[Stored data entries]
[src/rtl/mc_pkg.sv]
// rtl/mc_pkg.sv - shared opcodes, states and control-field encodings for the multicycle controller
package mc_pkg;

  localparam logic [4:0] OP_ADD  = 5'd1;
  localparam logic [4:0] OP_ADDI = 5'd2;
  localparam logic [4:0] OP_SUB  = 5'd3;
  localparam logic [4:0] OP_AND  = 5'd4;
  localparam logic [4:0] OP_ANDI = 5'd5;
  localparam logic [4:0] OP_OR   = 5'd6;
  localparam logic [4:0] OP_ORI  = 5'd7;
  localparam logic [4:0] OP_XOR  = 5'd8;
  localparam logic [4:0] OP_XORI = 5'd9;
  localparam logic [4:0] OP_SLL  = 5'd10;
  localparam logic [4:0] OP_SLLI = 5'd11;
  localparam logic [4:0] OP_SRL  = 5'd12;
  localparam logic [4:0] OP_SRLI = 5'd13;
  localparam logic [4:0] OP_LUI  = 5'd14;
  localparam logic [4:0] OP_LW   = 5'd15;
  localparam logic [4:0] OP_SW   = 5'd16;
  localparam logic [4:0] OP_BLT  = 5'd17;
  localparam logic [4:0] OP_BEQ  = 5'd18;
  localparam logic [4:0] OP_JAL  = 5'd19;
  localparam logic [4:0] OP_JALR = 5'd20;

  localparam logic [1:0] DS_ALU = 2'b00;
  localparam logic [1:0] DS_IMM = 2'b01;
  localparam logic [1:0] DS_MEM = 2'b10;
  localparam logic [1:0] DS_PC4 = 2'b11;

  localparam logic [2:0] AS_PC4  = 3'b000;
  localparam logic [2:0] AS_BLT  = 3'b001;
  localparam logic [2:0] AS_BEQ  = 3'b010;
  localparam logic [2:0] AS_JAL  = 3'b011;
  localparam logic [2:0] AS_JALR = 3'b100;

  localparam logic [2:0] ALU_PASS = 3'b000;
  localparam logic [2:0] ALU_ADD  = 3'b001;
  localparam logic [2:0] ALU_SUB  = 3'b010;
  localparam logic [2:0] ALU_AND  = 3'b011;
  localparam logic [2:0] ALU_OR   = 3'b100;
  localparam logic [2:0] ALU_XOR  = 3'b101;
  localparam logic [2:0] ALU_SLL  = 3'b110;
  localparam logic [2:0] ALU_SRL  = 3'b111;

  localparam logic SRC_IMM = 1'b0;
  localparam logic SRC_RS2 = 1'b1;

  typedef enum logic [2:0] {IDLE, FETCH, DECODE, EXEC, MEM, WB, TRAP} state_t;

  typedef enum logic [2:0] {
    CL_ALU, CL_LUI, CL_LOAD, CL_STORE, CL_BRANCH, CL_JUMP, CL_ILLEGAL
  } op_class_t;

endpackage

■ **Exercise**: Count the lines in the records above that contain the word "typedef", and give only the number.

■ **Solution to the problem**: 2